CSSP is a mechanism that propagates features across video frames using state-space modeling to enhance alignment in medical video super-resolution.
It uses neighbor-driven updates and distant-driven observations through learnable convolutional modules to filter out misaligned or artifact-prone inputs.
Empirical studies show that CSSP improves temporal consistency and PSNR, demonstrating robustness against camera shake and tissue deformation.
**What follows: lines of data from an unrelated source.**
===== src/rtl/arm_pkg.sv =====
// arm_pkg: shared ALU encodings, NZCV bit positions and the control bundle type
package arm_pkg;
    localparam logic [3:0] EXE_CMD_NOP = 4'b0000;
    localparam logic [3:0] EXE_CMD_MOV = 4'b0001;
    localparam logic [3:0] EXE_CMD_ADD = 4'b0010;
    localparam logic [3:0] EXE_CMD_ADC = 4'b0011;
    localparam logic [3:0] EXE_CMD_SUB = 4'b0100;
    localparam logic [3:0] EXE_CMD_SBC = 4'b0101;
    localparam logic [3:0] EXE_CMD_AND = 4'b0110;
    localparam logic [3:0] EXE_CMD_ORR = 4'b0111;
    localparam logic [3:0] EXE_CMD_EOR = 4'b1000;
    localparam logic [3:0] EXE_CMD_MVN = 4'b1001;

    localparam int NZCV_N = 3;
    localparam int NZCV_Z = 2;
    localparam int NZCV_C = 1;
    localparam int NZCV_V = 0;

    typedef struct packed {
        logic wb_en;
        logic mem_r_en;
        logic mem_w_en;
        logic s;
        logic b;
    } ctrl_t;

    function automatic ctrl_t gate_ctrl(input ctrl_t c, input logic en);
        return en ? c : '0;
    endfunction
endpackage


===== src/rtl/id_ex_stage_reg_if.sv =====
// id_ex_stage_reg_if: ID-side inputs, EX-side outputs and pipeline controls of the ID/EX register
interface id_ex_stage_reg_if #(
    parameter int DATA_W = 32,
    parameter int CNT_W  = 16
);
    logic              freeze, flush, cond_ok;
    logic              id_valid, id_wb_en, id_mem_r_en, id_mem_w_en, id_s, id_b, id_imm;
    logic [DATA_W-1:0] id_pc, id_val_rn, id_val_rm;
    logic [3:0]        id_exe_cmd, id_dest, id_src1, id_src2, id_status;
    logic [11:0]       id_shift_operand;
    logic [23:0]       id_simm24;
    logic              ex_valid, ex_wb_en, ex_mem_r_en, ex_mem_w_en, ex_s, ex_b, ex_imm;
    logic [DATA_W-1:0] ex_pc, ex_val_rn, ex_val_rm;
    logic [3:0]        ex_exe_cmd, ex_dest, ex_src1, ex_src2, ex_status;
    logic [11:0]       ex_shift_operand;
    logic [23:0]       ex_simm24;
    logic [CNT_W-1:0]  squash_cnt;

    modport master (
        output freeze, flush, cond_ok, id_valid, id_wb_en, id_mem_r_en, id_mem_w_en, id_s, id_b,
               id_imm, id_pc, id_val_rn, id_val_rm, id_exe_cmd, id_dest, id_src1, id_src2,
               id_status, id_shift_operand, id_simm24,
        input  ex_valid, ex_wb_en, ex_mem_r_en, ex_mem_w_en, ex_s, ex_b, ex_imm, ex_pc,
               ex_val_rn, ex_val_rm, ex_exe_cmd, ex_dest, ex_src1, ex_src2, ex_status,
               ex_shift_operand, ex_simm24, squash_cnt
    );

    modport slave (
        input  freeze, flush, cond_ok, id_valid, id_wb_en, id_mem_r_en, id_mem_w_en, id_s, id_b,
               id_imm, id_pc, id_val_rn, id_val_rm, id_exe_cmd, id_dest, id_src1, id_src2,
               id_status, id_shift_operand, id_simm24,
        output ex_valid, ex_wb_en, ex_mem_r_en, ex_mem_w_en, ex_s, ex_b, ex_imm, ex_pc,
               ex_val_rn, ex_val_rm, ex_exe_cmd, ex_dest, ex_src1, ex_src2, ex_status,
               ex_shift_operand, ex_simm24, squash_cnt
    );
endinterface


===== src/rtl/pipe_field_reg.sv =====
// pipe_field_reg: pipeline register with reset > flush > freeze > load priority
module pipe_field_reg #(
    parameter int W         = 8,
    parameter bit FLUSH_CLR = 1'b1
) (
    input  logic         clk,
    input  logic         rst,
    input  logic         flush_i,
    input  logic         freeze_i,
    input  logic [W-1:0] d_i,
    output logic [W-1:0] q_o
);
    logic [W-1:0] q_q, q_d;

    always_comb q_d = flush_i ? (FLUSH_CLR ? '0 : d_i) : freeze_i ? q_q : d_i;

    always_ff @(posedge clk) begin
        if (rst) q_q <= '0;
        else     q_q <= q_d;
    end

    assign q_o = q_q;
endmodule


===== src/rtl/id_ex_stage_reg.sv =====
// id_ex_stage_reg: ID/EX pipeline register that squashes side effects of condition-failed instructions
module id_ex_stage_reg
    import arm_pkg::*;
#(
    parameter int DATA_W = 32,
    parameter int CNT_W  = 16
) (
    input  logic          clk,
    input  logic          rst,
    id_ex_stage_reg_if.slave bus
);
    localparam int DW = 3 * DATA_W + 57;

    logic [DW-1:0]    data_q;
    logic [5:0]       ctrl_q;
    logic [CNT_W-1:0] cnt_q, cnt_d;
    ctrl_t            id_ctrl;
    logic             exec, load;

    assign id_ctrl = '{bus.id_wb_en, bus.id_mem_r_en, bus.id_mem_w_en, bus.id_s, bus.id_b};
    assign exec    = bus.id_valid & bus.cond_ok;
    assign load    = ~bus.flush & ~bus.freeze;

    pipe_field_reg #(.W(DW), .FLUSH_CLR(1'b0)) u_data (
        .clk      (clk),
        .rst      (rst),
        .flush_i  (bus.flush),
        .freeze_i (bus.freeze),
        .d_i      ({bus.id_pc, bus.id_val_rn, bus.id_val_rm, bus.id_exe_cmd, bus.id_imm,
                    bus.id_shift_operand, bus.id_simm24, bus.id_dest, bus.id_src1,
                    bus.id_src2, bus.id_status}),
        .q_o      (data_q)
    );

    pipe_field_reg #(.W(6), .FLUSH_CLR(1'b1)) u_ctrl (
        .clk      (clk),
        .rst      (rst),
        .flush_i  (bus.flush),
        .freeze_i (bus.freeze),
        .d_i      ({bus.id_valid, gate_ctrl(id_ctrl, exec)}),
        .q_o      (ctrl_q)
    );

    assign {bus.ex_pc, bus.ex_val_rn, bus.ex_val_rm, bus.ex_exe_cmd, bus.ex_imm,
            bus.ex_shift_operand, bus.ex_simm24, bus.ex_dest, bus.ex_src1,
            bus.ex_src2, bus.ex_status} = data_q;
    assign {bus.ex_valid, bus.ex_wb_en, bus.ex_mem_r_en, bus.ex_mem_w_en,
            bus.ex_s, bus.ex_b} = ctrl_q;

    // Counts only instructions actually leaving ID; saturates instead of wrapping
    always_comb cnt_d = (load && bus.id_valid && !bus.cond_ok && cnt_q != '1) ? cnt_q + 1'b1 : cnt_q;

    always_ff @(posedge clk) begin
        if (rst) cnt_q <= '0;
        else     cnt_q <= cnt_d;
    end

    assign bus.squash_cnt = cnt_q;
endmodule

===== src/flat_wrapper.sv =====
// flat-port wrapper written by rule: the top's interface ports become plain ports
module id_ex_stage_reg_flat import arm_pkg::*;
#(
    parameter int DATA_W = 32,
    parameter int CNT_W  = 16
)
  (clk, rst, bus_freeze, bus_flush, bus_cond_ok, bus_id_valid, bus_id_wb_en, bus_id_mem_r_en, bus_id_mem_w_en, bus_id_s, bus_id_b, bus_id_imm, bus_id_pc, bus_id_val_rn, bus_id_val_rm, bus_id_exe_cmd, bus_id_dest, bus_id_src1, bus_id_src2, bus_id_status, bus_id_shift_operand, bus_id_simm24, bus_ex_valid, bus_ex_wb_en, bus_ex_mem_r_en, bus_ex_mem_w_en, bus_ex_s, bus_ex_b, bus_ex_imm, bus_ex_pc, bus_ex_val_rn, bus_ex_val_rm, bus_ex_exe_cmd, bus_ex_dest, bus_ex_src1, bus_ex_src2, bus_ex_status, bus_ex_shift_operand, bus_ex_simm24, bus_squash_cnt);
  id_ex_stage_reg_if #(.DATA_W(DATA_W), .CNT_W(CNT_W)) bus_i ();
  input  logic clk;
  input  logic rst;
  input wire logic [$bits(bus_i.freeze)-1:0] bus_freeze;
  input wire logic [$bits(bus_i.flush)-1:0] bus_flush;
  input wire logic [$bits(bus_i.cond_ok)-1:0] bus_cond_ok;
  input wire logic [$bits(bus_i.id_valid)-1:0] bus_id_valid;
  input wire logic [$bits(bus_i.id_wb_en)-1:0] bus_id_wb_en;
  input wire logic [$bits(bus_i.id_mem_r_en)-1:0] bus_id_mem_r_en;
  input wire logic [$bits(bus_i.id_mem_w_en)-1:0] bus_id_mem_w_en;
  input wire logic [$bits(bus_i.id_s)-1:0] bus_id_s;
  input wire logic [$bits(bus_i.id_b)-1:0] bus_id_b;
  input wire logic [$bits(bus_i.id_imm)-1:0] bus_id_imm;
  input wire logic [$bits(bus_i.id_pc)-1:0] bus_id_pc;
  input wire logic [$bits(bus_i.id_val_rn)-1:0] bus_id_val_rn;
  input wire logic [$bits(bus_i.id_val_rm)-1:0] bus_id_val_rm;
  input wire logic [$bits(bus_i.id_exe_cmd)-1:0] bus_id_exe_cmd;
  input wire logic [$bits(bus_i.id_dest)-1:0] bus_id_dest;
  input wire logic [$bits(bus_i.id_src1)-1:0] bus_id_src1;
  input wire logic [$bits(bus_i.id_src2)-1:0] bus_id_src2;
  input wire logic [$bits(bus_i.id_status)-1:0] bus_id_status;
  input wire logic [$bits(bus_i.id_shift_operand)-1:0] bus_id_shift_operand;
  input wire logic [$bits(bus_i.id_simm24)-1:0] bus_id_simm24;
  output wire logic [$bits(bus_i.ex_valid)-1:0] bus_ex_valid;
  output wire logic [$bits(bus_i.ex_wb_en)-1:0] bus_ex_wb_en;
  output wire logic [$bits(bus_i.ex_mem_r_en)-1:0] bus_ex_mem_r_en;
  output wire logic [$bits(bus_i.ex_mem_w_en)-1:0] bus_ex_mem_w_en;
  output wire logic [$bits(bus_i.ex_s)-1:0] bus_ex_s;
  output wire logic [$bits(bus_i.ex_b)-1:0] bus_ex_b;
  output wire logic [$bits(bus_i.ex_imm)-1:0] bus_ex_imm;
  output wire logic [$bits(bus_i.ex_pc)-1:0] bus_ex_pc;
  output wire logic [$bits(bus_i.ex_val_rn)-1:0] bus_ex_val_rn;
  output wire logic [$bits(bus_i.ex_val_rm)-1:0] bus_ex_val_rm;
  output wire logic [$bits(bus_i.ex_exe_cmd)-1:0] bus_ex_exe_cmd;
  output wire logic [$bits(bus_i.ex_dest)-1:0] bus_ex_dest;
  output wire logic [$bits(bus_i.ex_src1)-1:0] bus_ex_src1;
  output wire logic [$bits(bus_i.ex_src2)-1:0] bus_ex_src2;
  output wire logic [$bits(bus_i.ex_status)-1:0] bus_ex_status;
  output wire logic [$bits(bus_i.ex_shift_operand)-1:0] bus_ex_shift_operand;
  output wire logic [$bits(bus_i.ex_simm24)-1:0] bus_ex_simm24;
  output wire logic [$bits(bus_i.squash_cnt)-1:0] bus_squash_cnt;
  assign bus_i.freeze = bus_freeze;
  assign bus_i.flush = bus_flush;
  assign bus_i.cond_ok = bus_cond_ok;
  assign bus_i.id_valid = bus_id_valid;
  assign bus_i.id_wb_en = bus_id_wb_en;
  assign bus_i.id_mem_r_en = bus_id_mem_r_en;
  assign bus_i.id_mem_w_en = bus_id_mem_w_en;
  assign bus_i.id_s = bus_id_s;
  assign bus_i.id_b = bus_id_b;
  assign bus_i.id_imm = bus_id_imm;
  assign bus_i.id_pc = bus_id_pc;
  assign bus_i.id_val_rn = bus_id_val_rn;
  assign bus_i.id_val_rm = bus_id_val_rm;
  assign bus_i.id_exe_cmd = bus_id_exe_cmd;
  assign bus_i.id_dest = bus_id_dest;
  assign bus_i.id_src1 = bus_id_src1;
  assign bus_i.id_src2 = bus_id_src2;
  assign bus_i.id_status = bus_id_status;
  assign bus_i.id_shift_operand = bus_id_shift_operand;
  assign bus_i.id_simm24 = bus_id_simm24;
  assign bus_ex_valid = bus_i.ex_valid;
  assign bus_ex_wb_en = bus_i.ex_wb_en;
  assign bus_ex_mem_r_en = bus_i.ex_mem_r_en;
  assign bus_ex_mem_w_en = bus_i.ex_mem_w_en;
  assign bus_ex_s = bus_i.ex_s;
  assign bus_ex_b = bus_i.ex_b;
  assign bus_ex_imm = bus_i.ex_imm;
  assign bus_ex_pc = bus_i.ex_pc;
  assign bus_ex_val_rn = bus_i.ex_val_rn;
  assign bus_ex_val_rm = bus_i.ex_val_rm;
  assign bus_ex_exe_cmd = bus_i.ex_exe_cmd;
  assign bus_ex_dest = bus_i.ex_dest;
  assign bus_ex_src1 = bus_i.ex_src1;
  assign bus_ex_src2 = bus_i.ex_src2;
  assign bus_ex_status = bus_i.ex_status;
  assign bus_ex_shift_operand = bus_i.ex_shift_operand;
  assign bus_ex_simm24 = bus_i.ex_simm24;
  assign bus_squash_cnt = bus_i.squash_cnt;
  id_ex_stage_reg #(.DATA_W(DATA_W), .CNT_W(CNT_W)) u_core (.clk(clk), .rst(rst), .bus(bus_i));
endmodule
Cross State-Space Propagation (CSSP) is a recurrent feature propagation mechanism central to the MedVSR framework for medical video super-resolution. CSSP addresses the alignment challenges in low-resolution medical videos—namely, camera shake, noise, abrupt frame transitions, and the nuanced, continuous structures of tissue—by embedding information from both neighboring and distant frames into learnable state-space dynamics. CSSP achieves this by projecting distant frames into the observation matrices of a state-space model (SSM), allowing consistent and informative features to propagate recurrently while filtering out misaligned or artifact-prone content (Liu et al., 25 Sep 2025).
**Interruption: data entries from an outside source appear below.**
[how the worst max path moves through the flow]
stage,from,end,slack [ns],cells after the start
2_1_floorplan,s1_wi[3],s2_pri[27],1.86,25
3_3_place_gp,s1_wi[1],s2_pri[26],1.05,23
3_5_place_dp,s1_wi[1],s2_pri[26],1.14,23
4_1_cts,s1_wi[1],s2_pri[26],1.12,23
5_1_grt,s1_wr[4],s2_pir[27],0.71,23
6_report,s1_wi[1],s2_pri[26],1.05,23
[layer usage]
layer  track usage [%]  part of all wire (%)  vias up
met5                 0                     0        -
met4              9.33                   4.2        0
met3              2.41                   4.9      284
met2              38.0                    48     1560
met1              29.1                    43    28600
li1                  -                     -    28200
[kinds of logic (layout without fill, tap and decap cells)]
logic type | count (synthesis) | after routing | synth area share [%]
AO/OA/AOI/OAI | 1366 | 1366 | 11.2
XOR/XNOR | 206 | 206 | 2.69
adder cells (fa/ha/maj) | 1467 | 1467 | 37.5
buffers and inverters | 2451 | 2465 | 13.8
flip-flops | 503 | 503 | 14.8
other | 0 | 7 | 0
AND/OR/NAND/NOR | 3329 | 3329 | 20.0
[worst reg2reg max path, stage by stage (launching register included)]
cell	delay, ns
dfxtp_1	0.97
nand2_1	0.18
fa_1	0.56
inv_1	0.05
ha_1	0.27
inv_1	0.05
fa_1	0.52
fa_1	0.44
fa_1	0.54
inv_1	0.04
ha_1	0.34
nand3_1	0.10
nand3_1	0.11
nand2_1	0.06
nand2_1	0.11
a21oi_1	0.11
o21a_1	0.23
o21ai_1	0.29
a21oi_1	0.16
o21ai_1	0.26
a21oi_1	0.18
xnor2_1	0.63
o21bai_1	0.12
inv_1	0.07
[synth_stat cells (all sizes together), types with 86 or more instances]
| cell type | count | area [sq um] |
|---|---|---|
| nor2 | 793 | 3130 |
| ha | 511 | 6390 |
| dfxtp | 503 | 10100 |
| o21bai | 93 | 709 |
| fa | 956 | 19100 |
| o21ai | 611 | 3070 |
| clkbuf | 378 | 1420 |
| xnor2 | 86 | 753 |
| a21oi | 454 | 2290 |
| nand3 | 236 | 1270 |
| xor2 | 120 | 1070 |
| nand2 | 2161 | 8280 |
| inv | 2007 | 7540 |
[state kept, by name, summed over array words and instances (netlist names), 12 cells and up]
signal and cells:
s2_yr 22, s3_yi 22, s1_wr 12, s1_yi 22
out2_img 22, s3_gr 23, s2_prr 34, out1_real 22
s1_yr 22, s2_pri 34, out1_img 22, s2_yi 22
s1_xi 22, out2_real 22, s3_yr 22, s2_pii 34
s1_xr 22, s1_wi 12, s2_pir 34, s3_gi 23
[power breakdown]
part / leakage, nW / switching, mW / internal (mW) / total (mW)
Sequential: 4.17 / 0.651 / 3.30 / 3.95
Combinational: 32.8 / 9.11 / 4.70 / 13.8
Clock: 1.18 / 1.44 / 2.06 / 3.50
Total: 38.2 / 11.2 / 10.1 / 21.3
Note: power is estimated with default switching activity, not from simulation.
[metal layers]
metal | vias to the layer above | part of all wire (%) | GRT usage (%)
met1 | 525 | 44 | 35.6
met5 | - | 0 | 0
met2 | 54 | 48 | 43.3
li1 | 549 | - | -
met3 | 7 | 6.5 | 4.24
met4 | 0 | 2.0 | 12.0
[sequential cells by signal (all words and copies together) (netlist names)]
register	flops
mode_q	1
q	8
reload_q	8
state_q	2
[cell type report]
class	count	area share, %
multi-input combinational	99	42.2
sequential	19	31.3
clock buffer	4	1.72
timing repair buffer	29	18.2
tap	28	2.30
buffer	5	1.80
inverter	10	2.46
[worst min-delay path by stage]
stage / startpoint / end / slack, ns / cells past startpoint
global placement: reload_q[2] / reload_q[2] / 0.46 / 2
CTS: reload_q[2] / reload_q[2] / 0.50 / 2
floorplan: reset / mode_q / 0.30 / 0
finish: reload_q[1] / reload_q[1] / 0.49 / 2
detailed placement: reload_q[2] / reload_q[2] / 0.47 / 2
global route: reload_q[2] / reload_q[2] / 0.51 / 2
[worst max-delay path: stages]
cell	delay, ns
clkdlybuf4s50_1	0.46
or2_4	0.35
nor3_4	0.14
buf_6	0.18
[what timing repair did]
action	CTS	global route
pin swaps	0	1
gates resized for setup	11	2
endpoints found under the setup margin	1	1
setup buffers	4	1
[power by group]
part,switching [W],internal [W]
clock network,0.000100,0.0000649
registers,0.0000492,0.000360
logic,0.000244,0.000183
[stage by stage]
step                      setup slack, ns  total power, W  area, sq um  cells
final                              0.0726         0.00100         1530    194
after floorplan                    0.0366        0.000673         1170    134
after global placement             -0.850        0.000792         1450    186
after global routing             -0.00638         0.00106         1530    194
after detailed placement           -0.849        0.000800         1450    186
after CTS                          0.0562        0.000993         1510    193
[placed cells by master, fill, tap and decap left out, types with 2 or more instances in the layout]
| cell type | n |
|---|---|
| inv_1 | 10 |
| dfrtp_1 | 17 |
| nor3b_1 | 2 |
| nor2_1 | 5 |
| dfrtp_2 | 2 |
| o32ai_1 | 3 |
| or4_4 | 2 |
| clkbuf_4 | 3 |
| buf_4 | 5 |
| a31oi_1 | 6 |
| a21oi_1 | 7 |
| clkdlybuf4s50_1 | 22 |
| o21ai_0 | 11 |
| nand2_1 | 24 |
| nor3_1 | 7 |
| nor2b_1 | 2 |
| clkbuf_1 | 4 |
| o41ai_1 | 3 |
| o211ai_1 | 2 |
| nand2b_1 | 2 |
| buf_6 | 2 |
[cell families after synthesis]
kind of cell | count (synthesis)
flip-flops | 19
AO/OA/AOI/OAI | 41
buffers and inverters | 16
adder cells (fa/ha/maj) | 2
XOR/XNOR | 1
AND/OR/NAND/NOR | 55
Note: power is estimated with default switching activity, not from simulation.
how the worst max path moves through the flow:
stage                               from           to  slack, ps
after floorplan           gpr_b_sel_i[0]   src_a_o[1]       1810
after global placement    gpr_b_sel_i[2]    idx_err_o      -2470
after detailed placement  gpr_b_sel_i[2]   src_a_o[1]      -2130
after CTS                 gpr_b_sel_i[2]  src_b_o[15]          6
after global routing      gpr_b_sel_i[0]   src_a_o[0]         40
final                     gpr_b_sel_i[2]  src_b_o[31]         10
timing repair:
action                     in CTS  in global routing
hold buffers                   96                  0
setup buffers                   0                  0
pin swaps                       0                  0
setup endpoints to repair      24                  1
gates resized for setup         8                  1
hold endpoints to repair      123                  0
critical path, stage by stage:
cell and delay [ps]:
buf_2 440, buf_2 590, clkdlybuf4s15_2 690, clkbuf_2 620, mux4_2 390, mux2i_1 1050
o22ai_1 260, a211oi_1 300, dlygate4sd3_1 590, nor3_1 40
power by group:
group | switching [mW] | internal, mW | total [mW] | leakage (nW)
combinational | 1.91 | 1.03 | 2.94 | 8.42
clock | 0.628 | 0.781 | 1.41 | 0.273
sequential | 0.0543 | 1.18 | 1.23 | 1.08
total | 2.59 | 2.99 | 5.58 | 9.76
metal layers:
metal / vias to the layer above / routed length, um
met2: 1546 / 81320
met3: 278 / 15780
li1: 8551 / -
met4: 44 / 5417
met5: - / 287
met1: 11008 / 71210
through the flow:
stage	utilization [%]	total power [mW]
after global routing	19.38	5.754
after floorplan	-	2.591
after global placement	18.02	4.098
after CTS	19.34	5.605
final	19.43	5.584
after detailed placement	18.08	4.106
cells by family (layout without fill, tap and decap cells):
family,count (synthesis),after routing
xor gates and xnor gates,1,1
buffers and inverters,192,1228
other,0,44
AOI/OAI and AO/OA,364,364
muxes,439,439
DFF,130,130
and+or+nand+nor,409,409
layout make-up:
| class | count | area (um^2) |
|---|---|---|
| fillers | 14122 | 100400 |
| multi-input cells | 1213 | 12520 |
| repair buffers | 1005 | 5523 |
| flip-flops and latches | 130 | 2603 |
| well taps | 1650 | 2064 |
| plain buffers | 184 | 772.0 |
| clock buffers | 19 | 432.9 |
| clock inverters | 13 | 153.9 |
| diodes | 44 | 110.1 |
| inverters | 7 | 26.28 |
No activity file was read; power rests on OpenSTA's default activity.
--- config.mk ---
export PLATFORM = sky130hd
export DESIGN_NAME = ascii_case_sequencer
export DESIGN_NICKNAME = d
export VERILOG_FILES = /design/src/rtl/ascii_case_sequencer_pkg.sv /design/src/rtl/ascii_case_sequencer_case_map.sv /design/src/rtl/ascii_case_sequencer.sv
export SDC_FILE = /design/constraint.sdc
export NUM_CORES = 1
export LEC_CHECK = 0
export BUFFER_PORTS_ARGS = -buffer_cell sky130_fd_sc_hd__buf_2
export CAP_MARGIN = 30
export CORE_ASPECT_RATIO = 0.6
export CORE_UTILIZATION = 47
export CTS_CLUSTER_DIAMETER = 150
export DETAILED_ROUTE_END_ITERATION = 8
export PLACE_DENSITY_LB_ADDON = 0.08
export SYNTH_ARGS = -nofsm -noshare
export SYNTH_HDL_FRONTEND = slang
export SYNTH_HIERARCHICAL = 1
export SYNTH_SLANG_ARGS = --single-unit
--- constraint.sdc ---
create_clock -name clk -period 2 [get_ports clk]
set_input_delay 0.3 -clock clk [delete_from_list [all_inputs] [get_ports clk]]
set_output_delay 0.3 -clock clk [all_outputs]
set_load 0.05 [all_outputs]
## src/rtl/map_pkg.sv

```systemverilog
// rtl/map_pkg.sv - shared constants and scheduler state type for the MAP decoder datapath
package map_pkg;

  localparam int W    = 16;
  localparam int NREQ = 4;

  typedef enum logic [1:0] {IDLE, EXEC, RESP} sched_state_t;

endpackage

```

## src/rtl/rr_pick.sv

```systemverilog
// rtl/rr_pick.sv - combinational round-robin pick starting just after the last grant
module rr_pick #(
  parameter int N   = 4,
  parameter int IDW = $clog2(N)
) (
  input  logic [N-1:0]   req,
  input  logic [IDW-1:0] last,
  output logic [N-1:0]   gnt,
  output logic [IDW-1:0] idx,
  output logic           any
);

  logic [IDW-1:0] j;

  // Scan last+1 .. last+N so the previous winner has lowest priority.
  always_comb begin
    gnt = '0;
    idx = '0;
    any = 1'b0;
    j   = '0;
    for (int k = 1; k <= N; k++) begin
      j = IDW'((int'(last) + k) % N);
      if (!any && req[j]) begin
        any    = 1'b1;
        gnt[j] = 1'b1;
        idx    = j;
      end
    end
  end

endmodule

```

## src/rtl/adder_sched.sv

```systemverilog
// rtl/adder_sched.sv - round-robin scheduler sharing one registered signed adder among requesters
module adder_sched #(
  parameter int NREQ = map_pkg::NREQ,
  parameter int W    = map_pkg::W,
  parameter int IDW  = $clog2(NREQ)
) (
  input  logic              clk,
  input  logic              rst_n,
  input  logic [NREQ-1:0]   req_valid,
  input  logic [NREQ*W-1:0] req_a,
  input  logic [NREQ*W-1:0] req_b,
  output logic [NREQ-1:0]   req_ready,
  output logic [W-1:0]      add_a,
  output logic [W-1:0]      add_b,
  input  logic [W-1:0]      add_s,
  output logic              rsp_valid,
  output logic [IDW-1:0]    rsp_id,
  output logic [W-1:0]      rsp_sum,
  output logic              rsp_ovf,
  input  logic              rsp_ready
);
  import map_pkg::*;

  sched_state_t   state;
  logic [IDW-1:0] last;
  logic [NREQ-1:0] gnt;
  logic [IDW-1:0] idx;
  logic           any;
  logic           open;
  logic           take;

  rr_pick #(.N(NREQ), .IDW(IDW)) u_pick (
    .req  (req_valid),
    .last (last),
    .gnt  (gnt),
    .idx  (idx),
    .any  (any)
  );

  // A new request can be taken in IDLE, or in RESP when the current result is consumed.
  assign open      = rst_n && ((state == IDLE) || ((state == RESP) && rsp_ready));
  assign req_ready = open ? gnt : '0;
  assign take      = open && any;

  assign rsp_sum = add_s;
  assign rsp_ovf = rsp_valid && (add_a[W-1] == add_b[W-1]) && (add_s[W-1] != add_a[W-1]);

  always_ff @(posedge clk) begin
    if (!rst_n) begin
      state     <= IDLE;
      last      <= IDW'(NREQ - 1);
      add_a     <= '0;
      add_b     <= '0;
      rsp_id    <= '0;
      rsp_valid <= 1'b0;
    end else begin
      case (state)
        IDLE: begin
          if (take) state <= EXEC;
        end
        EXEC: begin
          state     <= RESP;
          rsp_valid <= 1'b1;
        end
        RESP: begin
          if (rsp_ready) begin
            rsp_valid <= 1'b0;
            state     <= take ? EXEC : IDLE;
          end
        end
        default: state <= IDLE;
      endcase
      if (take) begin
        add_a  <= req_a[int'(idx)*W +: W];
        add_b  <= req_b[int'(idx)*W +: W];
        rsp_id <= idx;
        last   <= idx;
      end
    end
  end

endmodule

```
1. Fundamental Principles of Cross State-Space Propagation

CSSP leverages a linear, discrete-time state-space model structurally akin to the Kalman filter. Let $h_i\in\mathbb{R}^N$ denote the hidden state at step $i$ , $x_i\in\mathbb{R}^d$ the input token, and $y_i\in\mathbb{R}^m$ the output token. The standard SSM equations are given by: $h_i = A h_{i-1} + B x_i,\quad y_i = C h_i$ where $A \in \mathbb{R}^{N \times N}$ is the state transition matrix, $B \in \mathbb{R}^{N \times d}$ the input matrix, and $C \in \mathbb{R}^{m \times N}$ the observation matrix.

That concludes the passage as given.